[Assignment]: Once the line with "total [mW] |" is found in the entries below, repeat it and each following line exactly, up to and including the line with "[run 2: layout make-up]". Add no other lines.

(Saved entries)
• • • • • • •

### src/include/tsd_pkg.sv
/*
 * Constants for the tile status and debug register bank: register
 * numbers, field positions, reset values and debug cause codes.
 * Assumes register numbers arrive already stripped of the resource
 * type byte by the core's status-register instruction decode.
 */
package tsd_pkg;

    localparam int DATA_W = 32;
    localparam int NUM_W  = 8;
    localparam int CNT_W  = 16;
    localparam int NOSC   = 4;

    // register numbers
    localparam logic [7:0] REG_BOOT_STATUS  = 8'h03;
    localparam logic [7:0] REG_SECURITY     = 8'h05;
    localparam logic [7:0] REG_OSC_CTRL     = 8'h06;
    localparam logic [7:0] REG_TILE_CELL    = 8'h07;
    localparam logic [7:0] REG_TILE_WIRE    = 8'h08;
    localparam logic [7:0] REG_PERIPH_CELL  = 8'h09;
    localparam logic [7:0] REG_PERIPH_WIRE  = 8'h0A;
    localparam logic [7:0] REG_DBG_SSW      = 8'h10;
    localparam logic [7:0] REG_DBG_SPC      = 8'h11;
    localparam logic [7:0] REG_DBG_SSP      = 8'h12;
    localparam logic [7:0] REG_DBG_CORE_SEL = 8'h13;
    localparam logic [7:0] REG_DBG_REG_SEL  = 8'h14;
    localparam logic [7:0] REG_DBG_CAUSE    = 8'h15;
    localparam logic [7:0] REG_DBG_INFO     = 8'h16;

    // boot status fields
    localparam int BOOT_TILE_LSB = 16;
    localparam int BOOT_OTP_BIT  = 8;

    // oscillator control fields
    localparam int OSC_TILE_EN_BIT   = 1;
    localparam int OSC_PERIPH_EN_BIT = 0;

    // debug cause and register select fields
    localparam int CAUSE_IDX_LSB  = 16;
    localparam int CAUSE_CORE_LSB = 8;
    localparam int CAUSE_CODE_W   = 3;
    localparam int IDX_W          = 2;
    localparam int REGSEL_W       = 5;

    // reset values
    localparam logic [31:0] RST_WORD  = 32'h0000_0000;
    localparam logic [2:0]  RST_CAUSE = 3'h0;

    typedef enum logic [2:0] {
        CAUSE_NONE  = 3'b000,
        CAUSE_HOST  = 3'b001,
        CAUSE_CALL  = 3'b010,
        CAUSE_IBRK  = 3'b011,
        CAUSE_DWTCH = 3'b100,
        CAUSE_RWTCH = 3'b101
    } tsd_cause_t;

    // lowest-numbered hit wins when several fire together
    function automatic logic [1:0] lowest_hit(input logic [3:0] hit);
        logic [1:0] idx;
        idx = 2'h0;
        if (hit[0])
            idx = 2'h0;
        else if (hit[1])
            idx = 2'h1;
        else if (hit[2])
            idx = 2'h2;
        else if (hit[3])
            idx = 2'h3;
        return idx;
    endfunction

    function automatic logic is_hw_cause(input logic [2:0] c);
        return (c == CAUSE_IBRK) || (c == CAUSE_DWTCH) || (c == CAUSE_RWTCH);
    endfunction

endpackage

• • • • • • •

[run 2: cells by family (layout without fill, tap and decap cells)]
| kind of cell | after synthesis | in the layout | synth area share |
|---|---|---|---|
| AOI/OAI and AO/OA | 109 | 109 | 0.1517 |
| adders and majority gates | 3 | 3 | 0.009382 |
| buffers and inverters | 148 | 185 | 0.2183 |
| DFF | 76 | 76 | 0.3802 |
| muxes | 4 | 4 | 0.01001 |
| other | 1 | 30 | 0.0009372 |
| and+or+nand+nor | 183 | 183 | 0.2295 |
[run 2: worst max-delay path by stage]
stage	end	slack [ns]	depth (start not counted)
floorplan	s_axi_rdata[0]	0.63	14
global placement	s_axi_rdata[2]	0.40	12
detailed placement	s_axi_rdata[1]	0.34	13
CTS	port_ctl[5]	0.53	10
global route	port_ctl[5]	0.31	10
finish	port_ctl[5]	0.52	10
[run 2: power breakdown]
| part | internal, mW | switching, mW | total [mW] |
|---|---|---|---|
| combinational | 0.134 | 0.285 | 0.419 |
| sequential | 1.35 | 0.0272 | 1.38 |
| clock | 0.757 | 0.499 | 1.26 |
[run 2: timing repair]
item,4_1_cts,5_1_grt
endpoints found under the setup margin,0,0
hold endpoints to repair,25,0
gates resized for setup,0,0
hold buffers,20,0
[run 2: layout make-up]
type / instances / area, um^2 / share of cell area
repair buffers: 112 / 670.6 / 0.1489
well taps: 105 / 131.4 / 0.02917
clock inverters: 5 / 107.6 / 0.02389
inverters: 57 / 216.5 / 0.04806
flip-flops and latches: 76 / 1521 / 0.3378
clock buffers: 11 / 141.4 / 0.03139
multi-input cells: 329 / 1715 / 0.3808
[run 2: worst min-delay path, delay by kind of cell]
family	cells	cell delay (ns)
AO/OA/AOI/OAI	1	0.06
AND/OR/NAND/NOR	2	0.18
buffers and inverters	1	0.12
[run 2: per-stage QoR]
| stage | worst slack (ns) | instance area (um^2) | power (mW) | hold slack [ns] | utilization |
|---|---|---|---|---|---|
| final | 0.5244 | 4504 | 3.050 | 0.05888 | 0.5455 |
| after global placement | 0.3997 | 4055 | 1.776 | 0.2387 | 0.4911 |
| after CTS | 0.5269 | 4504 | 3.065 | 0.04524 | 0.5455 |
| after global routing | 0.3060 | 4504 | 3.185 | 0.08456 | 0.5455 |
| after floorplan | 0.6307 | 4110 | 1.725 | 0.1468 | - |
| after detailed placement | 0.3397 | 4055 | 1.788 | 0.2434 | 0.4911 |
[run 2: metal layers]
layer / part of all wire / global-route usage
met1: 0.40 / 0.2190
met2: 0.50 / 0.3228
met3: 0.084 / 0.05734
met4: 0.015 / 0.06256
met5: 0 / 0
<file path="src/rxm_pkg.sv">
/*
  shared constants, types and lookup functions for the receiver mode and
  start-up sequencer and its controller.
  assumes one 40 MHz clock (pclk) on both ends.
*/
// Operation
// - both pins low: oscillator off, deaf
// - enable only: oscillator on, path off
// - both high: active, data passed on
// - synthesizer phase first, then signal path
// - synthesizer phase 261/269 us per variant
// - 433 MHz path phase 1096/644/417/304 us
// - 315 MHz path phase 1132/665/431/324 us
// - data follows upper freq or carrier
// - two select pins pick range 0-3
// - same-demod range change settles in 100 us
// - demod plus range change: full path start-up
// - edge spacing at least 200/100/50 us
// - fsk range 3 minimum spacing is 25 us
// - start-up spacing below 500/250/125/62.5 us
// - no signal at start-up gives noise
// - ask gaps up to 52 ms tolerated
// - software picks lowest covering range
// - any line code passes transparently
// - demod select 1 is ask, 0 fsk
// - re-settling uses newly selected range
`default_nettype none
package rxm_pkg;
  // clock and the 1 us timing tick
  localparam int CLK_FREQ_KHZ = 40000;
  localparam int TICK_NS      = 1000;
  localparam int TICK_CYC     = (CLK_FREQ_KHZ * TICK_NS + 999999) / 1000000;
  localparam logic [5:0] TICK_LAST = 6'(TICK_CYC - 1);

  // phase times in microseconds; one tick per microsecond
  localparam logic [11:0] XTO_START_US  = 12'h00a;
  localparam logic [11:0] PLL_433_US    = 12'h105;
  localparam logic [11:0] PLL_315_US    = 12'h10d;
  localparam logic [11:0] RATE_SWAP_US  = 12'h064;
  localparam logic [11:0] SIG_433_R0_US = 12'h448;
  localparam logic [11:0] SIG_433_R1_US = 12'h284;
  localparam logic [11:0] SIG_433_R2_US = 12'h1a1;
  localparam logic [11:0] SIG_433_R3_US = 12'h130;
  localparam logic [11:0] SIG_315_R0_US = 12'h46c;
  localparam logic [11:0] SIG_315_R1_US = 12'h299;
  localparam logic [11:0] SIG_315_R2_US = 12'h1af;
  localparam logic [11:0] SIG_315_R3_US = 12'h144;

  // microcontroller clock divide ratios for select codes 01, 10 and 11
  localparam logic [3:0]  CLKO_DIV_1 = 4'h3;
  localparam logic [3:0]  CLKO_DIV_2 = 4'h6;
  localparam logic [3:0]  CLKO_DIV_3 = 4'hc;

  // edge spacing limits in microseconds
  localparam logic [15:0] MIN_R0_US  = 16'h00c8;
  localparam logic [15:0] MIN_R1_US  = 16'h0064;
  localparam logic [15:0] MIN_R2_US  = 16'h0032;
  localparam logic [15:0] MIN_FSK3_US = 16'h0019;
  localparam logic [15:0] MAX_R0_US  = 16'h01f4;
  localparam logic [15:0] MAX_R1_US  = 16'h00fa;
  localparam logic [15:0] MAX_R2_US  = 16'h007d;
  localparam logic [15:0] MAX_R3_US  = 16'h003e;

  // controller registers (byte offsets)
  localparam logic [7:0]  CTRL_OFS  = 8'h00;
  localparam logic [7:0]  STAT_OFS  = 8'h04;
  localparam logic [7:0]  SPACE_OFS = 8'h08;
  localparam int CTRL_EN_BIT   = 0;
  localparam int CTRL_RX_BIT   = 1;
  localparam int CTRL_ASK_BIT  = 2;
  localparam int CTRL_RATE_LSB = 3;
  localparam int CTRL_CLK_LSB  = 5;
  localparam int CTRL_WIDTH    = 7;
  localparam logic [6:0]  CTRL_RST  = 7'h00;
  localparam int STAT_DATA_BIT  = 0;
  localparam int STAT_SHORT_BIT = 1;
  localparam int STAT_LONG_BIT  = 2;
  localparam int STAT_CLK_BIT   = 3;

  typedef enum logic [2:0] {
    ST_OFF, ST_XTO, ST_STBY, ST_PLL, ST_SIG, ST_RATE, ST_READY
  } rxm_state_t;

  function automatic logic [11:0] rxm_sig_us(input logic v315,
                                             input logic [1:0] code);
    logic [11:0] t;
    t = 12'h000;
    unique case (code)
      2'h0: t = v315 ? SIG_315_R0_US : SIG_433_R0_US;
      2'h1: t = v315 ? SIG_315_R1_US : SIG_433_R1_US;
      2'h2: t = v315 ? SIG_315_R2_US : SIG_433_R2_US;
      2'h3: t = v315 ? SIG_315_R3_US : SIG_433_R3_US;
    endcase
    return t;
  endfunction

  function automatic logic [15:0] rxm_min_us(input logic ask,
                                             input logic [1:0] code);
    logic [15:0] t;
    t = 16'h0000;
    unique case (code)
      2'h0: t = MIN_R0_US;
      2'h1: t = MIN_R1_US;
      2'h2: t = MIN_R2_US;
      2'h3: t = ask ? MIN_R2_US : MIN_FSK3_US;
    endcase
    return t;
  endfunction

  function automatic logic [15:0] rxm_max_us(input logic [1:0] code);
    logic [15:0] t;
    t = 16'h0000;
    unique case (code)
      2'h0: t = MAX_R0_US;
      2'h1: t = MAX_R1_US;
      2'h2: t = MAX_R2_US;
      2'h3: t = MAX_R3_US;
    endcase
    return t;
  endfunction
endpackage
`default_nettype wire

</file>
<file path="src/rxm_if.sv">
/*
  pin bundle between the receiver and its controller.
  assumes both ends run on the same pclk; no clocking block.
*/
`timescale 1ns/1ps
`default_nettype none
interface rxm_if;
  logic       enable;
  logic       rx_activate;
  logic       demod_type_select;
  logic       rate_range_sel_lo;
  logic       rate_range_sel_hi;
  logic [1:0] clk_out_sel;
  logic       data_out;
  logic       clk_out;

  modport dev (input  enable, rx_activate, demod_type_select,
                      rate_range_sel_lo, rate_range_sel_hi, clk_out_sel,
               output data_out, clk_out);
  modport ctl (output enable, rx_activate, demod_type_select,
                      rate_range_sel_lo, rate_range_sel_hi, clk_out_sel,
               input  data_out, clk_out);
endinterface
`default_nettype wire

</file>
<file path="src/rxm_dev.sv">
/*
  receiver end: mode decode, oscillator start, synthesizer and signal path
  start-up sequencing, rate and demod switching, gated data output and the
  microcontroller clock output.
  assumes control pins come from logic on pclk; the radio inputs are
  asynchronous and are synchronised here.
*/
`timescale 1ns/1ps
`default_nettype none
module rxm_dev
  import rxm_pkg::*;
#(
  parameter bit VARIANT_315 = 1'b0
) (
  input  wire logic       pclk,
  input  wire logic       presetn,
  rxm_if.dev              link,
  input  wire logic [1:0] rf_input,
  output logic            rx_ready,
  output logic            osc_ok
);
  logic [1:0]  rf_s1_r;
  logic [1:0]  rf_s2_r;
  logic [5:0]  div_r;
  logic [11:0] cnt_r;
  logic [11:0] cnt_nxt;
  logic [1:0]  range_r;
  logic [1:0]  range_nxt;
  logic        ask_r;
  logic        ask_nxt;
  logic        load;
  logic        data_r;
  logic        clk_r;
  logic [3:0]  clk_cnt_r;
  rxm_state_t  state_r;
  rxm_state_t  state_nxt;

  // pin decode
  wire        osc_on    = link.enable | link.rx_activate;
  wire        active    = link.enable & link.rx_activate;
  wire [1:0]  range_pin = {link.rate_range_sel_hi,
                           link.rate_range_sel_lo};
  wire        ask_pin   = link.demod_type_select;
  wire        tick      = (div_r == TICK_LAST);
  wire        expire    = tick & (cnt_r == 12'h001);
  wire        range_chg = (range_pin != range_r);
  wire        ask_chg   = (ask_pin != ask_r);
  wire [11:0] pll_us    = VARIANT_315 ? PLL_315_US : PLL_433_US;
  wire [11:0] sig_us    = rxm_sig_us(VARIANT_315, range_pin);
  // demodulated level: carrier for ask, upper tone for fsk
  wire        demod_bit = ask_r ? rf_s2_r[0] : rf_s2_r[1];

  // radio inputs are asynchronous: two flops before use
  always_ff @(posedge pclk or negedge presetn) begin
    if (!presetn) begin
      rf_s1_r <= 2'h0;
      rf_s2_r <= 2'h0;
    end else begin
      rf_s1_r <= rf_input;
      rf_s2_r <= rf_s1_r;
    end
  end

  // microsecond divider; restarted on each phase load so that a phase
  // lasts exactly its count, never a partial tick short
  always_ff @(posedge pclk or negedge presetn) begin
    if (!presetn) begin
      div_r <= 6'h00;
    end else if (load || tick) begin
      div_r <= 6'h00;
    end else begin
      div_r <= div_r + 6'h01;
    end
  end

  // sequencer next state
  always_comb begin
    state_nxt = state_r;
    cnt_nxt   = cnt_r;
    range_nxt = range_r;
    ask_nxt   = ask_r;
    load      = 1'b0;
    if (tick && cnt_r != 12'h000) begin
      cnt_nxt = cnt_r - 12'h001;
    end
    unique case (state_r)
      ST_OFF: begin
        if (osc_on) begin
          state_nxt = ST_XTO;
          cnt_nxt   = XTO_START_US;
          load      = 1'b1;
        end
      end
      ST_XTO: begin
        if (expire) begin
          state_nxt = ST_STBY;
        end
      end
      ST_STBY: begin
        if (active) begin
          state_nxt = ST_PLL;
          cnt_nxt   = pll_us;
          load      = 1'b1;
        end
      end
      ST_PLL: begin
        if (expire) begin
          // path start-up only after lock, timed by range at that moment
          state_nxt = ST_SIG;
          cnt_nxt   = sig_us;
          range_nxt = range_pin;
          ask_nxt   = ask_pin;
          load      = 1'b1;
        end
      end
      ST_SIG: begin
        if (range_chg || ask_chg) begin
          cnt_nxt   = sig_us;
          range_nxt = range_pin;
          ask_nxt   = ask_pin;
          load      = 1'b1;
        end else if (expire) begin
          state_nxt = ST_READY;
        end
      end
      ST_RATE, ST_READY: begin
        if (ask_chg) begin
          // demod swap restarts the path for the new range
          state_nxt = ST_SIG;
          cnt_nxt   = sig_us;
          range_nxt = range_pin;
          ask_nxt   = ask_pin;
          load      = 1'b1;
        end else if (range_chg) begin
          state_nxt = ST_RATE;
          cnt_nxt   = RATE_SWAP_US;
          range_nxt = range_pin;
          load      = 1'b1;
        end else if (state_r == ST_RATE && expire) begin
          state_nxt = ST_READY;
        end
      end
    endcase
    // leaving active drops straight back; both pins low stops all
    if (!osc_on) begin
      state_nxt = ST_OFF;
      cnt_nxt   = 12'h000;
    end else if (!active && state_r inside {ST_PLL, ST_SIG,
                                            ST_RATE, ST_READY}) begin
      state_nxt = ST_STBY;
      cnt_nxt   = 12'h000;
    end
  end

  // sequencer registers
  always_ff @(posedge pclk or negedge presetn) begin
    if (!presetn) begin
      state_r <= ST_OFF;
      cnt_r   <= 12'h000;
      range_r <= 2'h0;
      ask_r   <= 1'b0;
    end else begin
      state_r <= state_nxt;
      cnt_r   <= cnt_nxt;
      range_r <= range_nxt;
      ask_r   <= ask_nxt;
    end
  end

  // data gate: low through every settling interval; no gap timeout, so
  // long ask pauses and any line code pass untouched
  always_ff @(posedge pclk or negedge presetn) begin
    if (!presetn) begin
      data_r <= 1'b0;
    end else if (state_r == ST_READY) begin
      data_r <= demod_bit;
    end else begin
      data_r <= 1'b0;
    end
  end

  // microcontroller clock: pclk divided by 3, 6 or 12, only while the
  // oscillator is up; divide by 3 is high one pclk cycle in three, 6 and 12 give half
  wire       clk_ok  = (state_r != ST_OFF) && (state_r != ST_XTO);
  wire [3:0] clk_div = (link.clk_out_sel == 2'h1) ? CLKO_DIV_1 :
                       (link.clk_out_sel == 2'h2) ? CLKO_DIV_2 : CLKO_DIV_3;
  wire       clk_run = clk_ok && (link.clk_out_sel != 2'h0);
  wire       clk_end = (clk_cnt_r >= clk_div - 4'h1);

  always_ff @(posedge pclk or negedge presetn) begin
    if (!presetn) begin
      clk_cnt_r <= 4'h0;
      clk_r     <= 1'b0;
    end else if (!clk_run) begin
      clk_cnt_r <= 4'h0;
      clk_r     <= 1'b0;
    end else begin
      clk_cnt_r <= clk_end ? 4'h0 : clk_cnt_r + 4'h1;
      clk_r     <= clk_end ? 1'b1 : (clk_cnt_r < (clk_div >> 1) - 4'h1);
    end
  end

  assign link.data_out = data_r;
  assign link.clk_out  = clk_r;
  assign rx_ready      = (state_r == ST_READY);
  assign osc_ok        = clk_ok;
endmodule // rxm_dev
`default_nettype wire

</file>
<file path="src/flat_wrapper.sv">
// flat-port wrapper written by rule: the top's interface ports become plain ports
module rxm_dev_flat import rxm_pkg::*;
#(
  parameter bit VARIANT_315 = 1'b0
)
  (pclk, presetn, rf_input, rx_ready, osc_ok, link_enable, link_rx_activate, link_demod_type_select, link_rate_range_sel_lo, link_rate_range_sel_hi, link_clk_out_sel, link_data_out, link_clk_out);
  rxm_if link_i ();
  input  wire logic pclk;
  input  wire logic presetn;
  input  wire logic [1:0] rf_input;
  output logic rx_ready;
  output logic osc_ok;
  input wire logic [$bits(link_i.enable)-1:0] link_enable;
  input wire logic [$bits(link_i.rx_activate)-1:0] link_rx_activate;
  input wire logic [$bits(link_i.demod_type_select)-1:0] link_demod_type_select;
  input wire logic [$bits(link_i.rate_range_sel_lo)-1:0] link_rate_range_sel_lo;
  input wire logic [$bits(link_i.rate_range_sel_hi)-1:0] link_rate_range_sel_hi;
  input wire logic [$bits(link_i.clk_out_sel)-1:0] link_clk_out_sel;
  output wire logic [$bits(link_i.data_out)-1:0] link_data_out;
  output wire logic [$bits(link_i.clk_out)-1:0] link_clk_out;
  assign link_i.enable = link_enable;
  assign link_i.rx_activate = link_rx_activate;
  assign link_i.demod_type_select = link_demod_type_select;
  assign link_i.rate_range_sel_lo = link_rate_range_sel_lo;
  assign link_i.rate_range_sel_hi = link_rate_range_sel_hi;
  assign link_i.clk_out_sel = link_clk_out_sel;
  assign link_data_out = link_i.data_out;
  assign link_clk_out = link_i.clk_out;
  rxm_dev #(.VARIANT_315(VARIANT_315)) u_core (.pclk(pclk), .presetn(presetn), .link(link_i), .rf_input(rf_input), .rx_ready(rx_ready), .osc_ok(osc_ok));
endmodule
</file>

• • • • • • •

[Result below]:
| part | internal, mW | switching, mW | total [mW] |
|---|---|---|---|
| combinational | 0.134 | 0.285 | 0.419 |
| sequential | 1.35 | 0.0272 | 1.38 |
| clock | 0.757 | 0.499 | 1.26 |
[run 2: timing repair]
item,4_1_cts,5_1_grt
endpoints found under the setup margin,0,0
hold endpoints to repair,25,0
gates resized for setup,0,0
hold buffers,20,0
[run 2: layout make-up]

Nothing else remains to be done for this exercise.